Intermountain’s inroads
Collaborating with a life plan community isn’t the only way Intermountain is making inroads into the senior care space.
In May, Intermountain announced a partnership with Minnesota-based Lifesprk to jointly launch Homespire, a new private-duty home care model for Utah’s rapidly aging population. Among Homespire’s goals are cutting health care costs and rehospitalization rates, and preventing emergency room visits.
No doubt, demographics play a role in the health system’s decision to link up with senior care providers. Utah’s 65-and-older population could double in size in the next 50 years, according to data from the University of Utah’s Kem C. Gardner Policy Institute. In 2015, people between the ages of 65 and 85 made up about 10% of the state’s population, but by 2065, they could account for as much as one-fifth of it.
Elsewhere in the U.S., health systems and managed care organizations are increasingly seeing the value in linking up with, or outright owning, senior living and skilled nursing providers.

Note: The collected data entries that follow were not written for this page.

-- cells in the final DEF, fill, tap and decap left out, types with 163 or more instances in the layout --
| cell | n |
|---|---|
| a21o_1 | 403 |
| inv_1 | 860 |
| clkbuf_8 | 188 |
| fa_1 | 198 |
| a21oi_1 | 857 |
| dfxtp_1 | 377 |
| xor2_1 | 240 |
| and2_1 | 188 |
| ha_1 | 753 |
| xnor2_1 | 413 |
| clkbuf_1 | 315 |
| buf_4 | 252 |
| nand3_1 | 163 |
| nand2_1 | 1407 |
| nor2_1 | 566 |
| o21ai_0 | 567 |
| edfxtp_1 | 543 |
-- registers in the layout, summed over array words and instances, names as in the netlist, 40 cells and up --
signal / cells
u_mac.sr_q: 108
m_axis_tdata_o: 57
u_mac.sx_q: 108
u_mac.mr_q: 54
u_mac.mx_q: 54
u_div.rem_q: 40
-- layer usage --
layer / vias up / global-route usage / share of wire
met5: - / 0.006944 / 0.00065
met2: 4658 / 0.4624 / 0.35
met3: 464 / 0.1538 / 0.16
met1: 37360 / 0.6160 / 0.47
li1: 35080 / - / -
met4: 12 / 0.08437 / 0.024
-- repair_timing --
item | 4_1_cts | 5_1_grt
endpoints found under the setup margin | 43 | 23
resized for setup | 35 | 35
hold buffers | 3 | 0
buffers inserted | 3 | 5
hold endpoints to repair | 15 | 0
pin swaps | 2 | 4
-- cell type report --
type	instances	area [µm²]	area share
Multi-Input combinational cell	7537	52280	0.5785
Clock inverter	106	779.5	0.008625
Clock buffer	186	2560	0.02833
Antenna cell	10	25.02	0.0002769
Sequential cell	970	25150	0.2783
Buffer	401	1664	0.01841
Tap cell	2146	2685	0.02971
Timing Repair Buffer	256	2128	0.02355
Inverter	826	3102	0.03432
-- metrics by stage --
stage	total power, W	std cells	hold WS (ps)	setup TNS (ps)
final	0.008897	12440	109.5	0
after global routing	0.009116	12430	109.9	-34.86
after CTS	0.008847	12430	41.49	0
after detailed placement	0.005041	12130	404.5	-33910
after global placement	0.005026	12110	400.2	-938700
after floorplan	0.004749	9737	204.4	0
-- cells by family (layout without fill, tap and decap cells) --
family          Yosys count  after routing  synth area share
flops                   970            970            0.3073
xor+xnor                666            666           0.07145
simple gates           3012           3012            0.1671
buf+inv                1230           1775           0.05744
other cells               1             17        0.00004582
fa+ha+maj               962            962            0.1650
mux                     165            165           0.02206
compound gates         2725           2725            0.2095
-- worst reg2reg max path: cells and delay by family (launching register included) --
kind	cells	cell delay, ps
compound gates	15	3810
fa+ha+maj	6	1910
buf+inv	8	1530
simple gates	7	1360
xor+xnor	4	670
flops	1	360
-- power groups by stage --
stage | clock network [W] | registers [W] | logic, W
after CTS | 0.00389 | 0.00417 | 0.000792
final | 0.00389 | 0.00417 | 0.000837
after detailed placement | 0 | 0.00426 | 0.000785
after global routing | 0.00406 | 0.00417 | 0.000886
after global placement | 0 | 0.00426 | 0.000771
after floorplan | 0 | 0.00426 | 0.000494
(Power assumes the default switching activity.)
### config.mk
export PLATFORM = sky130hd
export DESIGN_NAME = bmas_table
export DESIGN_NICKNAME = d
export VERILOG_FILES = /design/src/rtl/best_mismatch_alignment_set_assert.svh /design/src/rtl/bmas_pkg.sv /design/src/rtl/bmas_table.sv
export SDC_FILE = /design/constraint.sdc
export NUM_CORES = 2
export LEC_CHECK = 0
export ABC_AREA = 1
export BUFFER_PORTS_ARGS = -buffer_cell sky130_fd_sc_hd__clkbuf_2
export CORE_ASPECT_RATIO = 2
export CORE_UTILIZATION = 23
export DETAILED_ROUTE_END_ITERATION = 16
export PLACE_DENSITY = 0.45
export SETUP_SLACK_MARGIN = 0.02
export SLEW_MARGIN = 0
export SYNTH_ARGS = -nofsm -noshare
export SYNTH_HDL_FRONTEND = slang
export SYNTH_SLANG_ARGS = --single-unit
### constraint.sdc
create_clock -name clk -period 9.7 [get_ports clk]
set_clock_uncertainty 0.1 [all_clocks]
set_input_delay 1.94 -clock clk [delete_from_list [all_inputs] [get_ports clk]]
set_output_delay 1.94 -clock clk [all_outputs]
set_load 0.01 [all_outputs]
[src/rtl/best_mismatch_alignment_set_assert.svh]
// Assertion macros for the best mismatch alignment set block.
// Included by the top level only; no other dependencies.
`ifndef BEST_MISMATCH_ALIGNMENT_SET_ASSERT_SVH
`define BEST_MISMATCH_ALIGNMENT_SET_ASSERT_SVH
`ifndef SYNTHESIS
// same-cycle implication
`define BMAS_ASSERT_IMPL(label, clk, rst, ante, cons) \
  label: assert property (@(posedge clk) disable iff (rst) (ante) |-> (cons)) \
    else $error("assertion failed");
// next-cycle implication
`define BMAS_ASSERT_NEXT(label, clk, rst, ante, cons) \
  label: assert property (@(posedge clk) disable iff (rst) (ante) |=> (cons)) \
    else $error("assertion failed");
`else
`define BMAS_ASSERT_IMPL(label, clk, rst, ante, cons)
`define BMAS_ASSERT_NEXT(label, clk, rst, ante, cons)
`endif
`endif

[src/rtl/bmas_pkg.sv]
// Shared types and status codes for the best mismatch alignment set.
// No dependencies.
package bmas_pkg;

  localparam logic [2:0] ST_ADDED   = 3'd0;
  localparam logic [2:0] ST_DUP     = 3'd1;
  localparam logic [2:0] ST_WORSE   = 3'd2;
  localparam logic [2:0] ST_FULL    = 3'd3;
  localparam logic [2:0] ST_CLEARED = 3'd4;

  typedef struct packed {
    logic [23:0] tid;
    logic [23:0] pos;
    logic [15:0] frag;
  } entry_t;

  typedef struct packed {
    logic rd_en;
    logic wr_en;
  } tab_req_t;

endpackage

[src/rtl/bmas_ctrl.sv]
// Sequencer: for an add, scans stored entries for a duplicate, then applies the update; a clear skips the scan.
// Depends on bmas_pkg; drives bmas_table.
module bmas_ctrl import bmas_pkg::*; #(
  parameter int MAX_ENTRIES = 64
) (
  input  logic                             clk,
  input  logic                             rst,
  input  logic                             in_valid,
  output logic                             in_stall,
  input  logic                             action,
  input  logic [23:0]                      transcript_id,
  input  logic [23:0]                      start_pos,
  input  logic [15:0]                      frag_length,
  input  logic [7:0]                       mismatches,
  input  logic [7:0]                       bound,
  output logic                             out_valid,
  input  logic                             out_stall,
  output logic [2:0]                       status,
  output logic [$clog2(MAX_ENTRIES+1)-1:0] entry_total,
  output logic [7:0]                       best_mm,
  output logic                             frag_discrepant,
  output tab_req_t                         req,
  output logic [$clog2(MAX_ENTRIES)-1:0]   rd_addr,
  output logic [$clog2(MAX_ENTRIES)-1:0]   wr_addr,
  output entry_t                           key,
  input  logic                             match
);

  localparam int CNT_W = $clog2(MAX_ENTRIES + 1);
  localparam int IDX_W = $clog2(MAX_ENTRIES);
  localparam logic [CNT_W-1:0] MAX_CNT = CNT_W'(MAX_ENTRIES);

  typedef enum logic [1:0] {S_IDLE, S_SCAN, S_DECIDE} state_t;

  state_t           state;
  logic             act_clr;
  logic             dup;
  logic [7:0]       mm;
  logic [CNT_W-1:0] scan_idx;
  logic [CNT_W-1:0] count;
  logic [7:0]       best;
  logic [15:0]      first_frag;
  logic             disc;

  logic             accept;
  logic             slot_free;
  logic             fire;
  logic [CNT_W-1:0] base_cnt;
  logic             can_add;

  assign in_stall  = (state != S_IDLE);
  assign accept    = in_valid && !in_stall;
  assign slot_free = !out_valid || !out_stall;
  assign fire      = (state == S_DECIDE) && slot_free;

  // a better count restarts the table at slot zero
  assign base_cnt = (mm < best) ? '0 : count;
  assign can_add  = !act_clr && !dup && (mm <= best) && (base_cnt < MAX_CNT);

  always_comb begin
    req.rd_en = (accept && !action && (count != '0)) ||
                ((state == S_SCAN) && !match && (scan_idx != count));
    req.wr_en = fire && can_add;
  end

  assign rd_addr = (state == S_IDLE) ? '0 : scan_idx[IDX_W-1:0];
  assign wr_addr = base_cnt[IDX_W-1:0];

  assign entry_total     = count;
  assign best_mm         = best;
  assign frag_discrepant = disc;

  always_ff @(posedge clk) begin
    if (rst) begin
      state      <= S_IDLE;
      count      <= '0;
      best       <= 8'hFF;
      first_frag <= '0;
      disc       <= 1'b0;
      out_valid  <= 1'b0;
    end else begin
      if (fire) begin
        out_valid <= 1'b1;
      end else if (!out_stall) begin
        out_valid <= 1'b0;
      end
      unique case (state)
        S_IDLE: begin
          if (accept) begin
            key      <= '{tid: transcript_id, pos: start_pos, frag: frag_length};
            mm       <= mismatches;
            act_clr  <= action;
            dup      <= 1'b0;
            scan_idx <= CNT_W'(1);
            state    <= (action || (count == '0)) ? S_DECIDE : S_SCAN;
          end
        end
        S_SCAN: begin
          if (match) begin
            dup   <= 1'b1;
            state <= S_DECIDE;
          end else if (scan_idx == count) begin
            state <= S_DECIDE;
          end else begin
            scan_idx <= scan_idx + CNT_W'(1);
          end
        end
        S_DECIDE: begin
          if (slot_free) begin
            state <= S_IDLE;
            if (act_clr) begin
              count      <= '0;
              first_frag <= '0;
              disc       <= 1'b0;
              best       <= bound;
              status     <= ST_CLEARED;
            end else if (dup) begin
              status <= ST_DUP;
            end else if (mm > best) begin
              status <= ST_WORSE;
            end else if (!can_add) begin
              status <= ST_FULL;
            end else begin
              best   <= mm;
              count  <= base_cnt + CNT_W'(1);
              status <= ST_ADDED;
              if (base_cnt == '0) begin
                first_frag <= key.frag;
                disc       <= 1'b0;
              end else if (key.frag != first_frag) begin
                disc <= 1'b1;
              end
            end
          end
        end
        default: state <= S_IDLE;
      endcase
    end
  end

endmodule

[config.mk]
export PLATFORM = sky130hd
export DESIGN_NAME = bmas_ctrl
export DESIGN_NICKNAME = d
export VERILOG_FILES = /design/src/rtl/best_mismatch_alignment_set_assert.svh /design/src/rtl/bmas_pkg.sv /design/src/rtl/bmas_ctrl.sv
export SDC_FILE = /design/constraint.sdc
export NUM_CORES = 1
export LEC_CHECK = 0
export ABC_AREA = 1
export BUFFER_PORTS_ARGS = -buffer_cell sky130_fd_sc_hd__buf_2
export CAP_MARGIN = 20
export CORE_UTILIZATION = 36
export DETAILED_ROUTE_END_ITERATION = 8
export GPL_TIMING_DRIVEN = 1
export PLACE_DENSITY = 0.73
export SLEW_MARGIN = 20
export SYNTH_ARGS = -nofsm -noshare
export SYNTH_HDL_FRONTEND = slang
export SYNTH_SLANG_ARGS = --single-unit
export TNS_END_PERCENT = 100
[constraint.sdc]
create_clock -name clk -period 12.4 [get_ports clk]
set_input_delay 1.86 -clock clk [delete_from_list [all_inputs] [get_ports clk]]
set_output_delay 1.86 -clock clk [all_outputs]
set_load 0.01 [all_outputs]
==> impl_metrics.yaml <==
outcome:
  status: "complete, no violations"
setup_path:
  worst-path-max-fanout: 2
  crit_path_start_kind: "input pin"
  required_ns: 10.54
  critical_path.endpoint: "req[1]"
  r2r_cells: 4
  crit_path_end_kind: "output port"
  r2r-start: "state[1]"
  rrSetupSlack_ns: 9.48
  critPathKind: "input pin to output port"
  cp-startpoint: "action"
  reg2reg_to: "key[0]"
  arrival_ns: 2.57
global_routing:
  grt_pass1_vias: 3810
  grt_pass1_wl_mm: 18.5
  antenna_found_initial: 0
  use_met1_pct: 19.0
  use_met2_pct: 28.3
  globalRoute.busiestLayer: "met2"
  grtUsageTotal_pct: 16.9
  grt_max_degree: 40
  grt_overflow_total: 0
  grt_use_met3_pct: 6.67
logic_synthesis:
  yosys-top-cells-area: "edfxtp_1, dfxtp_1, nand2_1"
  syn-num-nets: 568
  synthMuxAreaShare_pct: 0
  synth_seq_cells: 119
  synth.distinct_cells: 36
  ys_seq_area_share_pct: 63.1
  synth_area_per_cell_um2: 10.8
  synth_common_cells: "nand2_1, edfxtp_1, inv_1"
  yosys.area_share.simple_pct: 17.3
  ys_warn_count: 0
  synth_compound_area_share_pct: 7.28
  yosysTopAreaCellShare_pct: 49.4
  async_flop_share_pct: 0
  syn_inst: 471
  ys.flop_type: "edfxtp_1"
  synth_xor_area_share_pct: 3.60
  synth_edf_count: 84
  synth_top_family_by_area: "simple AND/OR/NAND/NOR gates"
  synth_area_mm2: 0.00511
  synth_fa_ha_area_share_pct: 2.69
  yosysMostFrequentCell: "nand2_1"
  synth.largest_area_cell: "edfxtp_1"
cells_and_area:
  fin_nets: 761
  area_delta_synth_final_pct: 33.1
  final_cells: 857
  fillCellCount: 1313
  final_util_pct: 49.0
  final_area_mm2: 0.00680
  diodes: 0
  drive_above_1_share_pct: 37.5
floorplanning:
  die_w_um: 121
  start_util_pct: 36.8
  num_rows: 43
  core_mm2: 0.0139
  die_y_um: 121
  dieArea_mm2: 0.0147
  io_pins: 185
power:
  p_clk_share_pct: 44.8
  power_switching_w: 0.000284
  sw_frac_of_total_pct: 25.5
  p_int_w: 0.000829
  p_leak_nw: 3.06
  pwr-share-comb_pct: 12.5
  power_density_mw_per_mm2: 164
  pwr-share-seq_pct: 42.7
  vdd_drop_max_uv: 120
route:
  drt_wl_total_mm: 12.0
  vias_per_cell: 4.53
  antenna_left: 0
  drt_iter0_markers: 177
  drt-wirelength-per-cell_um: 14.0
  drt_pass1_iterations: 4
  vias: 3879
  drc: 0
clocking:
  cts_sinks: 119
  cts_setup_buffers: 0
  clk_pin_slew_ns: 0.05
  clockRootBuffer: "clkbuf_16"
  clk_path_buf_depth: 2
  clk_latency_ns: 0.40
  cts-resized-gates: 0
  cts_tree: "done"
  postCtsHoldBufs: 0
  cts_buffers: 17
  cts-htree-levels: 4
placed_design:
  dpl.cell_count: 825
  dp_hpwl_mm: 8.82
  port_buffers: 184
  placed_cell_area_mm2: 0.00619
  place.gp.congestion: 0.784
timing:
  drv_slew: 0
  worst_pin_slew_ns: 0.993
  min_period_ns: 4.43
  post-route-period-util_pct: 35.7
  slew_headroom_pct: 33.7
  holdWs_ns: 0.446
  setup_violations: 0
  skew_ns: 0.00920
  rsz0062_at_grt: "no"
  fin_setup_tns_ns: 0
  fmax_mhz: 226
  hold_viol_final: 0
worst_hold_path:
  hold_class: "register to register"
  holdPathStages: 2
flow_run:
  drv_cap: 0
worst min path at each step:
stage | startpoint | to | slack (ns)
2_1_floorplan | act_clr | status[2] | 0.43
3_3_place_gp | frag_discrepant | frag_discrepant | 0.43
3_5_place_dp | frag_discrepant | frag_discrepant | 0.44
4_1_cts | frag_discrepant | frag_discrepant | 0.44
5_1_grt | first_frag[13] | first_frag[13] | 0.48
6_report | frag_discrepant | frag_discrepant | 0.45
metrics by stage:
step                      worst slack [ns]  power (W)
final                                 7.97    0.00111
after global routing                  7.93    0.00116
after CTS                             7.98    0.00112
after detailed placement              7.98   0.000625
after global placement                8.02   0.000621
after floorplan                       6.56   0.000572
state kept, by name, summed over array words and instances (netlist names):
signal / cells
act_clr: 1
best_mm: 8
dup: 1
entry_total: 7
first_frag: 16
frag_discrepant: 1
key: 64
mm: 8
out_valid: 1
scan_idx: 7
state: 2
status: 3
power groups by stage:
stage / clock, W / sequential [W] / combinational, W
4_1_cts: 0.000506 / 0.000476 / 0.000141
5_1_grt: 0.000523 / 0.000479 / 0.000155
2_1_floorplan: 0 / 0.000491 / 0.0000808
3_5_place_dp: 0 / 0.000483 / 0.000141
6_report: 0.000498 / 0.000475 / 0.000139
3_3_place_gp: 0 / 0.000483 / 0.000139
metal layers:
metal	up-vias	part of all wire, %
li1	1961	-
met1	1767	42
met2	143	49
met3	8	8.3
met4	0	0.67
met5	-	0
area by class of cell:
class	instances	area (um^2)	area share, %
flip-flops and latches	119	3220	47.4
multi-input cells	280	1590	23.3
repair buffers	186	936	13.8
clock buffers	18	429	6.31
inverters	60	225	3.31
well taps	180	225	3.31
clock inverters	14	173	2.54
layout by cell type, fill, tap and decap left out, types with 2 or more instances in the layout:
master     netlist  final
nand4_1          6      6
buf_2            5    184
inv_6            0      3
o21bai_1         5      5
inv_1           56     56
edfxtp_1        84     84
clkinv_4         0      4
nand2_4          4      4
buf_4            2      2
nor2_4           2      3
or2_2            9      9
nor2_1          52     51
inv_2            4      4
bufinv_16        0      3
nand2_2          4      4
nand3_1         24     24
a21oi_1         15     15
xor2_1           2      2
xnor2_1         19     19
o211ai_2         8      8
nor3_1           7      7
clkinv_2         0      2
o21ai_0         15     15
dfxtp_1         35     35
ha_1            11     11
clkbuf_16        0     17
nand2_1         86     86
kinds of logic (layout without fill, tap and decap cells):
kind of cell	after synthesis	in the layout
buffers and inverters	72	278
adder cells (fa/ha/maj)	11	11
flip-flops	119	119
AO/OA/AOI/OAI	51	51
XOR/XNOR	21	21
AND/OR/NAND/NOR	197	197
critical path, cell delays in order:
cell and delay, ns:
buf_2 0.11, nor2_1 0.22, nand3_1 0.14, nand2_1 0.12, buf_2 0.13
Note: power is estimated with default switching activity, not from simulation.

Perhaps the biggest sign of things to come is the recent $1.95 billion acquisition agreeement between Welltower Inc. (NYSE: WELL), Quality Care Properties (NYSE: QCP), HCR ManorCare and ProMedica. Though the deal is complex, it essentially brings the vast network of HCR ManorCare skilled nursing facilities, senior living communities, and home health and hospice locations under the umbrella of ProMedica, marking the first time that a health system and insurer has direct operational control over such a vast senior care and post-acute platform.
Some believe that other health systems could follow ProMedica’s lead, and acquire senior living and care companies to help manage the health of their patient and/or insurance beneficiary populations. Intermountain did not elaborate on the possibility of an outright acquisition of this sort being made by the health system, but did endorse the general argument in favor of integration.
“I think that it makes sense because many organizations are looking at cost trends and understanding that there is a lot of high-dollar spend at the end of a member or community’s lifespan, and there is an ability to impact that,” Couper-Noles said. “If we think about what is the right thing for most patients or families, the right thing is to move the care to the setting they prefer, and for most people, that is not in an acute setting.”